===== Given information
Source: an optimization exercise on an open RTL-to-GDS flow (aim: small area). Production flows keep margins and buffers that such runs may drop.
For this run, only the layout was checked, not whether the RTL still works.
Power is estimated from default activity; no workload was simulated.

===== flow/config.mk =====
export PLATFORM = sky130hd
export DESIGN_NAME = stitch_decode
export DESIGN_NICKNAME = stitch_decode
export VERILOG_FILES = /design/flow/design.v
export SDC_FILE = /design/flow/constraint.sdc
export NUM_CORES = 4
export LEC_CHECK = 0
export ABC_AREA = 1
export ABC_CLOCK_PERIOD_IN_PS = 25000
export CAP_MARGIN = 20
export CORE_MARGIN = 2
export CORE_UTILIZATION = 40
export SLEW_MARGIN = 20

===== flow/constraint.sdc =====
create_clock -name core_clock -period 25.0 [get_ports {clk}]
set_input_delay 5.0000 -clock core_clock [delete_from_list [all_inputs] [get_ports {clk}]]
set_output_delay 5.0000 -clock core_clock [all_outputs]
set_load 0.01 [all_outputs]

===== flow/design.v =====
module stitch_decode (
    input  wire        clk,
    input  wire        rst,
    input  wire [63:0] cfg_desc_a,
    input  wire [63:0] cfg_desc_b,
    input  wire [23:0] cfg_tcorr,
    input  wire [11:0] cfg_phase,
    input  wire [8:0]  cfg_port,
    input  wire [55:0] frame_start,
    input  wire [28:0] frame_len,
    input  wire        cast_on,
    input  wire        in_valid,
    input  wire [1:0]  in_sync,
    input  wire [63:0] in_payload,
    input  wire [51:0] in_arrival,
    input  wire        in_skip1,
    output wire        out_hit1_valid,
    output wire [63:0] out_hit1_word,
    output wire        out_hit2_valid,
    output wire [63:0] out_hit2_word,
    output reg  [28:0] out_ptime,
    output wire        out_close,
    output wire        out_close_hit2,
    output wire        out_sync_err,
    output wire        out_crc_err,
    output wire        out_unknown,
    output wire [1:0]  out_order,
    output wire [1:0]  out_gap,
    output wire [1:0]  out_badchan,
    output reg         out_desc_invalid
);
    function [53:0] radd;
        input [52:0] a;
        input [52:0] b;
        input        ci;
        integer i;
        reg c;
        begin
            c = ci;
            for (i = 0; i < 53; i = i + 1) begin
                radd[i] = a[i] ^ b[i] ^ c;
                c = (a[i] & b[i]) | (a[i] & c) | (b[i] & c);
            end
            radd[53] = c;
        end
    endfunction
    function rlt;
        input [52:0] a;
        input [52:0] b;
        integer i;
        reg c;
        begin
            c = 1'b0;
            for (i = 0; i < 53; i = i + 1)
                c = (~a[i] & b[i]) | (~a[i] & c) | (b[i] & c);
            rlt = c;
        end
    endfunction
    function [63:0] shr;
        input [63:0] x;
        input [5:0]  s;
        integer k, j;
        reg [63:0] y;
        begin
            y = x;
            for (k = 5; k >= 0; k = k - 1)
                if (s[k])
                    for (j = 0; j + (1 << k) < 64; j = j + 1)
                        y[j] = y[j + (1 << k)];
            shr = y;
        end
    endfunction
    function [63:0] rotr;
        input [63:0] x;
        input [5:0]  s;
        integer k, j;
        reg [63:0] y;
        reg [63:0] t;
        begin
            y = x;
            for (k = 5; k >= 0; k = k - 1) begin
                t = y;
                if (s[k])
                    for (j = 0; j < 64; j = j + 1)
                        y[j] = t[(j + (1 << k)) % 64];
            end
            rotr = y;
        end
    endfunction
    wire [1:0]  d_mode       = cfg_desc_a[63:62];
    wire        d_hpb        = cfg_desc_a[61];
    wire        d_check      = cfg_desc_a[60];
    wire [7:0]  d_chan_count = cfg_desc_a[59:52];
    wire [5:0]  d_chan_pos   = cfg_desc_a[51:46];
    wire [2:0]  d_chan_w     = cfg_desc_a[45:43];
    wire [5:0]  d_val_pos    = cfg_desc_a[42:37];
    wire [3:0]  d_val_w      = cfg_desc_a[36:33];
    wire [2:0]  d_val_rsh    = cfg_desc_a[32:30];
    wire [5:0]  d_time_pos   = cfg_desc_a[29:24];
    wire [4:0]  d_time_w     = cfg_desc_a[23:19];
    wire [3:0]  d_time_unit  = cfg_desc_a[18:15];
    wire [23:0] d_time_ofs   = cfg_desc_b[63:40];
    wire [5:0]  d_stride     = cfg_desc_b[39:34];
    wire [6:0]  d_valid_pos  = cfg_desc_b[33:27];
    wire [53:0] cdiff_s = radd({47'd0, d_chan_pos}, {47'h7FFF_FFFF_FFFF, ~d_stride}, 1'b1);
    wire [53:0] vdiff_s = radd({47'd0, d_val_pos},  {47'h7FFF_FFFF_FFFF, ~d_stride}, 1'b1);
    wire [53:0] tdiff_s = radd({47'd0, d_time_pos}, {47'h7FFF_FFFF_FFFF, ~d_stride}, 1'b1);
    wire [6:0]  cdiff   = cdiff_s[6:0];
    wire [6:0]  vdiff   = vdiff_s[6:0];
    wire [6:0]  tdiff   = tdiff_s[6:0];
    wire [53:0] ctop_s = radd({47'd0, d_chan_pos}, {50'd0, d_chan_w}, 1'b0);
    wire [53:0] vtop_s = radd({47'd0, d_val_pos},  {49'd0, d_val_w},  1'b0);
    wire [53:0] ttop_s = radd({47'd0, d_time_pos}, {48'd0, d_time_w}, 1'b0);
    function field_bad;
        input [5:0] pos;
        input       nz;
        input [6:0] top;      
        input [6:0] diff;     
        begin
            field_bad = nz && (
                (top[6] && top[5:0] != 6'd0) ||
                (d_check && pos[5:3] == 3'd0) ||
                (d_hpb && diff[6]) ||
                (d_hpb && d_check && diff[6:3] == 4'd0));
        end
    endfunction
    wire [53:0] wu_s = radd({48'd0, d_time_w}, {49'd0, d_time_unit}, 1'b0);
    wire [5:0]  wu   = wu_s[5:0];
    wire desc_invalid =
        field_bad(d_chan_pos, d_chan_w != 3'd0, ctop_s[6:0], cdiff) |
        field_bad(d_val_pos,  d_val_w != 4'd0,  vtop_s[6:0], vdiff) |
        field_bad(d_time_pos, d_time_w != 5'd0, ttop_s[6:0], tdiff) |
        (d_valid_pos[6] && d_valid_pos[5:0] != 6'd63) |
        (wu > 6'd28) |
        (d_time_w[4:3] == 2'd0) |
        (d_chan_count == 8'd0) | (d_chan_count[7] && d_chan_count[6:0] != 7'd0) |
        (d_mode == 2'd3);
    wire [53:0] v1_s = radd({47'd0, d_val_pos}, {50'd0, d_val_rsh}, 1'b0);
    wire [53:0] v2_s = radd({47'd0, vdiff},     {50'd0, d_val_rsh}, 1'b0);
    wire [53:0] t1_s = radd({47'd0, d_time_pos}, {49'h1_FFFF_FFFF_FFFF, ~d_time_unit}, 1'b1);
    wire [53:0] t2_s = radd({46'd0, tdiff},      {49'h1_FFFF_FFFF_FFFF, ~d_time_unit}, 1'b1);
    wire [5:0] sh_c1 = d_chan_pos;
    wire [5:0] sh_c2 = cdiff[5:0];
    wire [5:0] sh_v1 = v1_s[5:0];
    wire [5:0] sh_v2 = v2_s[5:0];
    wire [5:0] sh_t  = t1_s[5:0];
    wire [5:0] sh_t2 = t2_s[5:0];
    wire [6:0] cmask;
    genvar gi;
    generate
        for (gi = 0; gi < 7; gi = gi + 1) begin : g_cm
            assign cmask[gi] = (gi < d_chan_w);
        end
    endgenerate
    wire signed [5:0] vlen = $signed({2'b00, d_val_w}) - $signed({3'b000, d_val_rsh});
    wire [11:0] vmask;
    generate
        for (gi = 0; gi < 12; gi = gi + 1) begin : g_vm
            assign vmask[gi] = ($signed(gi) < vlen);
        end
    endgenerate
    wire [27:0] tmask;
    wire [27:0] twin;
    generate
        for (gi = 0; gi < 28; gi = gi + 1) begin : g_tm
            assign tmask[gi] = (gi < wu);
            assign twin[gi]  = (gi < wu) && (gi >= d_time_unit);
        end
    endgenerate
    wire        ph_neg = cfg_phase[11];
    wire [10:0] ph_x   = cfg_phase[10:0] ^ {11{ph_neg}};
    wire [53:0] ph_3x  = radd({42'd0, ph_x}, {41'd0, ph_x, 1'b0}, 1'b0);
    wire [53:0] ph_t   = radd(ph_3x[52:0], {48'd0, ph_neg ? 5'd18 : 5'd15}, 1'b0);  
    wire [7:0]  ph_h   = ph_t[12:5];
    wire [6:0]  ph_l   = {ph_t[4:0], 2'b10};
    wire [53:0] ph_3h  = radd({45'd0, ph_h}, {44'd0, ph_h, 1'b0}, 1'b0);
    wire [53:0] ph_z_s = radd(ph_3h[52:0], {46'd0, ph_l}, 1'b0);
    wire [9:0]  ph_z   = ph_z_s[9:0];
    wire [2:0]  ph_k   = (ph_z >= 10'd500) ? 3'd4 : (ph_z >= 10'd375) ? 3'd3 :
                         (ph_z >= 10'd250) ? 3'd2 : (ph_z >= 10'd125) ? 3'd1 : 3'd0;
    wire [53:0] ph_q_s = radd({45'd0, ph_h}, {50'd0, ph_k}, 1'b0);
    wire [7:0]  ph_q   = ph_q_s[7:0];
    wire [53:0] corr_a = radd({{29{cfg_tcorr[23]}}, cfg_tcorr},
                              {{29{d_time_ofs[23]}}, d_time_ofs}, 1'b0);
    wire [53:0] corr_s = radd(corr_a[52:0], {{45{ph_neg}}, ph_q ^ {8{ph_neg}}}, ph_neg);
    reg  [25:0] corr;
    always @(posedge clk)
        corr <= corr_s[25:0];
    wire [51:0] s16 = frame_start[55:4];
    localparam [7:0] T_IDLE    = 8'h0F;
    localparam [7:0] T_TRAIN   = 8'h1B;
    localparam [7:0] T_TICK    = 8'h2D;
    localparam [7:0] T_ECHO    = 8'h4E;
    localparam [7:0] T_STATUS  = 8'h55;
    localparam [7:0] T_SCREPLY = 8'h63;
    wire        is_data = (in_sync == 2'b01);
    wire        is_ctl  = (in_sync == 2'b10);
    wire cx64 = in_payload[14] ^ in_payload[56];
    wire cx65 = in_payload[20] ^ in_payload[22];
    wire cx66 = in_payload[24] ^ in_payload[26];
    wire cx67 = in_payload[36] ^ in_payload[51];
    wire cx68 = in_payload[38] ^ in_payload[42];
    wire cx69 = in_payload[47] ^ in_payload[60];
    wire cx70 = in_payload[53] ^ in_payload[57];
    wire cx71 = cx64 ^ cx67;
    wire cx72 = in_payload[21] ^ in_payload[23];
    wire cx73 = in_payload[25] ^ in_payload[37];
    wire cx74 = in_payload[54] ^ in_payload[58];
    wire cx75 = in_payload[55] ^ in_payload[59];
    wire cx76 = in_payload[8] ^ cx71;
    wire cx77 = in_payload[15] ^ cx68;
    wire cx78 = in_payload[27] ^ cx65;
    wire cx79 = in_payload[31] ^ cx66;
    wire cx80 = in_payload[39] ^ cx70;
    wire cx81 = in_payload[9] ^ in_payload[52];
    wire cx82 = in_payload[28] ^ cx72;
    wire cx83 = in_payload[30] ^ cx73;
    wire cx84 = in_payload[18] ^ cx74;
    wire cx85 = in_payload[19] ^ cx75;
    wire cx86 = in_payload[16] ^ in_payload[43];
    wire cx87 = in_payload[29] ^ in_payload[62];
    wire cx88 = in_payload[48] ^ in_payload[61];
    wire cx89 = cx69 ^ cx76;
    wire cx90 = cx77 ^ cx79;
    wire cx91 = cx78 ^ cx80;
    wire cx92 = cx86 ^ cx91;
    wire cx93 = in_payload[17] ^ in_payload[40];
    wire cx94 = in_payload[32] ^ in_payload[44];
    wire cx95 = in_payload[49] ^ cx94;
    wire cx96 = in_payload[63] ^ cx81;
    wire cx97 = cx82 ^ cx83;
    wire cx98 = in_payload[10] ^ in_payload[33];
    wire cx99 = in_payload[41] ^ in_payload[45];
    wire cx100 = cx84 ^ cx99;
    wire cx101 = in_payload[11] ^ in_payload[34];
    wire cx102 = in_payload[46] ^ cx85;
    wire cx103 = in_payload[56] ^ cx101;
    wire cx104 = in_payload[12] ^ in_payload[35];
    wire cx105 = in_payload[52] ^ cx69;
    wire cx106 = in_payload[13] ^ in_payload[50];
    wire syn0 = in_payload[0] ^ in_payload[58] ^ cx87 ^ cx88 ^ cx89 ^ cx90 ^ cx92;
    wire syn1 = in_payload[1] ^ in_payload[29] ^ in_payload[53] ^ in_payload[54] ^ in_payload[59] ^ cx65 ^ cx68 ^ cx79 ^ cx89 ^ cx93 ^ cx95 ^ cx96 ^ cx97;
    wire syn2 = in_payload[2] ^ in_payload[16] ^ in_payload[20] ^ in_payload[32] ^ in_payload[42] ^ in_payload[47] ^ in_payload[50] ^ in_payload[55] ^ in_payload[62] ^ cx72 ^ cx76 ^ cx81 ^ cx83 ^ cx98 ^ cx100;
    wire syn3 = in_payload[3] ^ in_payload[17] ^ in_payload[21] ^ in_payload[22] ^ in_payload[37] ^ in_payload[43] ^ in_payload[48] ^ in_payload[51] ^ cx70 ^ cx90 ^ cx96 ^ cx98 ^ cx102 ^ cx103;
    wire syn4 = in_payload[4] ^ in_payload[10] ^ in_payload[23] ^ in_payload[25] ^ in_payload[38] ^ cx84 ^ cx92 ^ cx95 ^ cx103 ^ cx104 ^ cx105;
    wire syn5 = in_payload[5] ^ in_payload[11] ^ in_payload[33] ^ in_payload[36] ^ in_payload[44] ^ in_payload[45] ^ cx66 ^ cx74 ^ cx80 ^ cx82 ^ cx85 ^ cx88 ^ cx93 ^ cx104 ^ cx106;
    wire syn6 = in_payload[6] ^ in_payload[12] ^ in_payload[13] ^ in_payload[24] ^ in_payload[34] ^ in_payload[40] ^ in_payload[46] ^ in_payload[49] ^ in_payload[60] ^ cx71 ^ cx73 ^ cx75 ^ cx78 ^ cx87 ^ cx100;
    wire syn7 = in_payload[7] ^ in_payload[26] ^ in_payload[35] ^ in_payload[41] ^ in_payload[57] ^ in_payload[61] ^ in_payload[63] ^ cx64 ^ cx77 ^ cx97 ^ cx102 ^ cx105 ^ cx106;
    wire        crc_ok  = !(syn0 | syn1 | syn2 | syn3 | syn4 | syn5 | syn6 | syn7);
    wire [7:0]  c_type  = in_payload[63:56];
    reg         ctl_known;
    always @(*) begin
        case (c_type)
            T_IDLE:    ctl_known = (in_payload[55:8] == 48'd0);
            T_TRAIN:   ctl_known = (in_payload[15:9] == 7'd0);
            T_TICK:    ctl_known = (in_payload[27:8] == 20'd0);
            T_ECHO:    ctl_known = (in_payload[23:8] == 16'd0);
            T_STATUS:  ctl_known = (in_payload[52:40] == 13'd0);
            T_SCREPLY: ctl_known = 1'b1;
            default:   ctl_known = 1'b0;
        endcase
    end
    wire ev_sync = !is_data && !is_ctl;
    wire ev_crc  = (is_data && d_check && !crc_ok) || (is_ctl && !crc_ok);
    wire ev_unk  = is_ctl && crc_ok && !ctl_known;
    wire is_tick = is_ctl && crc_ok && (c_type == T_TICK) && (in_payload[27:8] == 20'd0);
    wire is_hits = is_data && (crc_ok || !d_check);
    wire h2_marked = (d_valid_pos == 7'd127) || in_payload[d_valid_pos[5:0]];
    wire [63:0] x_c1 = shr(in_payload, sh_c1);
    wire [63:0] x_c2 = shr(in_payload, sh_c2);
    wire [63:0] x_v1 = shr(in_payload, sh_v1);
    wire [63:0] x_v2 = shr(in_payload, sh_v2);
    wire [63:0] x_t1 = rotr(in_payload, is_ctl ? 6'd28 : sh_t);
    wire [63:0] x_t2 = rotr(in_payload, sh_t2);
    wire [6:0]  ch1  = x_c1[6:0] & cmask;
    wire [6:0]  ch2  = x_c2[6:0] & cmask;
    wire [11:0] val1 = x_v1[11:0] & vmask;
    wire [11:0] val2 = x_v2[11:0] & vmask;
    wire [27:0] m1   = is_ctl ? 28'hFFF_FFFF : tmask;
    wire [27:0] r1   = x_t1[27:0] & (is_ctl ? 28'hFFF_FFFF : twin);
    wire [27:0] r2   = x_t2[27:0] & twin;
    wire [53:0] d1_s = radd({25'd0, in_arrival[27:0]}, {25'd0, ~r1}, 1'b1);
    wire [53:0] d2_s = radd({25'd0, in_arrival[27:0]}, {25'd0, ~r2}, 1'b1);
    wire [27:0] d1   = d1_s[27:0] & m1;
    wire [27:0] d2   = d2_s[27:0] & tmask;
    wire [53:0] a1_s = radd({1'b0, in_arrival}, {{27{corr[25]}}, corr}, 1'b0);
    wire [52:0] A1   = a1_s[52:0];
    wire [53:0] a2_s = radd(A1, {1'b1, ~s16}, 1'b1);
    wire [52:0] A2   = a2_s[52:0];
    wire [53:0] tf1_s = radd({24'd0, A2[28:0]}, {24'd0, 1'b1, ~d1}, 1'b1);
    wire [53:0] tf2_s = radd({24'd0, A2[28:0]}, {24'd0, 1'b1, ~d2}, 1'b1);
    wire [28:0] tf1   = tf1_s[28:0];
    wire [28:0] tf2   = tf2_s[28:0];
    wire        b1    = !tf1_s[29];    
    wire        b2    = !tf2_s[29];
    wire        a2_neg  = A2[52];
    wire        a2_zero = (A2[52:29] == 24'd0);
    wire        a2_one  = (A2[52:29] == 24'd1);
    wire        gap1    = a2_neg || (a2_zero && b1);
    wire        gap2    = a2_neg || (a2_zero && b2);
    wire        big1    = !a2_neg && !a2_zero && !(a2_one && b1);
    wire        big2    = !a2_neg && !a2_zero && !(a2_one && b2);
    wire        cl1     = big1 || !rlt({24'd0, tf1}, {24'd0, frame_len});
    wire        cl2     = big2 || !rlt({24'd0, tf2}, {24'd0, frame_len});
    reg         open;      
    reg         pt_any;    
    reg  [51:0] pt_dev;    
    wire [53:0] td1_s  = radd(A1, {25'h1FF_FFFF, ~d1}, 1'b1);
    wire [53:0] td2_s  = radd(A1, {25'h1FF_FFFF, ~d2}, 1'b1);
    wire [51:0] tdev1  = td1_s[51:0];
    wire [51:0] tdev2  = td2_s[51:0];
    wire        ord1_pt = rlt({1'b0, tdev1}, {1'b0, pt_dev});
    wire        ord2_pt = rlt({1'b0, tdev2}, {1'b0, pt_dev});
    wire        d1_lt_d2 = rlt({25'd0, d1}, {25'd0, d2});
    wire v1 = (is_tick || is_hits) && !in_skip1;
    wire v2 = is_hits && d_hpb && h2_marked;
    wire open_in = cast_on ? 1'b1 : open;
    wire act     = in_valid && open_in;
    wire do1  = act && v1;
    wire i1_o = pt_any && ord1_pt;
    wire i1_g = !i1_o && gap1;
    wire i1_c = !i1_o && !gap1 && cl1;
    wire i1_p = !i1_o && !gap1 && !cl1;
    wire pass1 = do1 && i1_p;
    wire do2  = act && v2 && !(do1 && i1_c);
    wire i2_o = pass1 ? d1_lt_d2 : (pt_any && ord2_pt);
    wire i2_g = !i2_o && gap2;
    wire i2_c = !i2_o && !gap2 && cl2;
    wire i2_p = !i2_o && !gap2 && !cl2;
    wire pass2 = do2 && i2_p;
    wire closing = (do1 && i1_c) || (do2 && i2_c);
    always @(posedge clk) begin
        if (rst) begin
            open   <= 1'b0;
            pt_any <= 1'b0;
        end else begin
            open   <= open_in && !closing;
            if (pass1 || pass2)
                pt_any <= 1'b1;
        end
        if (pass1 || pass2)
            pt_dev <= pass2 ? tdev2 : tdev1;
    end
    wire ok1 = ({1'b0, ch1} < d_chan_count);
    wire ok2 = ({1'b0, ch2} < d_chan_count);
    reg [2:0] e1, e2;
    always @(*) begin
        e1 = 3'd0;
        e2 = 3'd0;
        if (act && ev_sync) begin
            e1 = 3'd7; e2 = 3'd1;
        end else if (act && ev_crc) begin
            e1 = 3'd7; e2 = 3'd2;
        end else if (act && ev_unk) begin
            e1 = 3'd7; e2 = 3'd3;
        end else begin
            if (do1) begin
                if (i1_o)      e1 = 3'd1;
                else if (gap1) e1 = 3'd2;
                else if (cl1)  e1 = 3'd3;
                else if (is_tick) e1 = 3'd6;
                else if (ok1)  e1 = 3'd4;
                else           e1 = 3'd5;
            end
            if (do2) begin
                if (i2_o)      e2 = 3'd1;
                else if (gap2) e2 = 3'd2;
                else if (cl2)  e2 = 3'd3;
                else           e2 = {1'b1, pass1 && !d1_lt_d2, !ok2};
            end
        end
    end
    localparam W = 1 + 3 + 3 + 28 + 28 + 12 + 12 + 7 + 7;
    wire [W-1:0] st0 = {cast_on, e1, e2, tf1[27:0], tf2[27:0], val1, val2, ch1, ch2};
    reg  [W-1:0] st1, st2, st3, st4, st5;
    always @(posedge clk) begin
        st1 <= st0;
        st2 <= st1;
        st3 <= st2;
        st4 <= st3;
    end
    always @(posedge clk) begin
        if (rst)
            st5[W-1:W-7] <= 7'd0;
        else
            st5[W-1:W-7] <= st4[W-1:W-7];
        st5[W-8:0] <= st4[W-8:0];
    end
    wire        q_cast = st4[W-1];
    wire [2:0]  q_e1   = st4[W-2:W-4];
    wire [2:0]  q_e2   = st4[W-5:W-7];
    wire [27:0] q_tf1  = st4[W-8:W-35];
    wire [27:0] q_tf2  = st4[W-36:W-63];
    wire        q_blk  = (q_e1 == 3'd7);
    wire        q_p1   = (q_e1 == 3'd4) || (q_e1 == 3'd5) || (q_e1 == 3'd6);
    wire        q_p2   = !q_blk && q_e2[2];
    wire        q_cl   = (q_e1 == 3'd3) || (!q_blk && q_e2 == 3'd3);
    wire        q_sel2 = q_p2 && (!q_p1 || q_e2[1]);
    wire [27:0] q_cand = q_sel2 ? q_tf2 : q_tf1;
    wire [28:0] pin = q_cast ? 29'd0 : out_ptime;
    wire [28:0] pm  = ((q_p1 || q_p2) && rlt({24'd0, pin}, {25'd0, q_cand})) ? {1'b0, q_cand} : pin;
    always @(posedge clk) begin
        if (rst) begin
            out_ptime        <= 29'd0;
            out_desc_invalid <= 1'b0;
        end else begin
            out_ptime        <= q_cl ? frame_len : pm;
            out_desc_invalid <= desc_invalid;
        end
    end
    wire [2:0]  o_e1  = st5[W-2:W-4];
    wire [2:0]  o_e2  = st5[W-5:W-7];
    wire [27:0] o_tf1 = st5[W-8:W-35];
    wire [27:0] o_tf2 = st5[W-36:W-63];
    wire [11:0] o_v1  = st5[37:26];
    wire [11:0] o_v2  = st5[25:14];
    wire [6:0]  o_c1  = st5[13:7];
    wire [6:0]  o_c2  = st5[6:0];
    wire        o_blk = (o_e1 == 3'd7);
    assign out_hit1_valid = (o_e1 == 3'd4);
    assign out_hit2_valid = !o_blk && o_e2[2] && !o_e2[0];
    assign out_close      = (o_e1 == 3'd3) || (!o_blk && o_e2 == 3'd3);
    assign out_close_hit2 = !o_blk && (o_e2 == 3'd3);
    assign out_sync_err   = o_blk && (o_e2 == 3'd1);
    assign out_crc_err    = o_blk && (o_e2 == 3'd2);
    assign out_unknown    = o_blk && (o_e2 == 3'd3);
    assign out_order      = {1'b0, o_e1 == 3'd1} + {1'b0, !o_blk && o_e2 == 3'd1};
    assign out_gap        = {1'b0, o_e1 == 3'd2} + {1'b0, !o_blk && o_e2 == 3'd2};
    assign out_badchan    = {1'b0, o_e1 == 3'd5} + {1'b0, !o_blk && o_e2[2] && o_e2[0]};
    assign out_hit1_word  = {8'h10, o_v1, cfg_port, o_c1, o_tf1};
    assign out_hit2_word  = {8'h10, o_v2, cfg_port, o_c2, o_tf2};
endmodule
==========
*The problem*: One stretch of the lines above is wanted, from the line that contains "vtop_s[6:0], vdiff) |" through the line that contains "assign tmask[gi] = (gi < wu);". Output it exactly.

*Response to the task*:
        field_bad(d_val_pos,  d_val_w != 4'd0,  vtop_s[6:0], vdiff) |
        field_bad(d_time_pos, d_time_w != 5'd0, ttop_s[6:0], tdiff) |
        (d_valid_pos[6] && d_valid_pos[5:0] != 6'd63) |
        (wu > 6'd28) |
        (d_time_w[4:3] == 2'd0) |
        (d_chan_count == 8'd0) | (d_chan_count[7] && d_chan_count[6:0] != 7'd0) |
        (d_mode == 2'd3);
    wire [53:0] v1_s = radd({47'd0, d_val_pos}, {50'd0, d_val_rsh}, 1'b0);
    wire [53:0] v2_s = radd({47'd0, vdiff},     {50'd0, d_val_rsh}, 1'b0);
    wire [53:0] t1_s = radd({47'd0, d_time_pos}, {49'h1_FFFF_FFFF_FFFF, ~d_time_unit}, 1'b1);
    wire [53:0] t2_s = radd({46'd0, tdiff},      {49'h1_FFFF_FFFF_FFFF, ~d_time_unit}, 1'b1);
    wire [5:0] sh_c1 = d_chan_pos;
    wire [5:0] sh_c2 = cdiff[5:0];
    wire [5:0] sh_v1 = v1_s[5:0];
    wire [5:0] sh_v2 = v2_s[5:0];
    wire [5:0] sh_t  = t1_s[5:0];
    wire [5:0] sh_t2 = t2_s[5:0];
    wire [6:0] cmask;
    genvar gi;
    generate
        for (gi = 0; gi < 7; gi = gi + 1) begin : g_cm
            assign cmask[gi] = (gi < d_chan_w);
        end
    endgenerate
    wire signed [5:0] vlen = $signed({2'b00, d_val_w}) - $signed({3'b000, d_val_rsh});
    wire [11:0] vmask;
    generate
        for (gi = 0; gi < 12; gi = gi + 1) begin : g_vm
            assign vmask[gi] = ($signed(gi) < vlen);
        end
    endgenerate
    wire [27:0] tmask;
    wire [27:0] twin;
    generate
        for (gi = 0; gi < 28; gi = gi + 1) begin : g_tm
            assign tmask[gi] = (gi < wu);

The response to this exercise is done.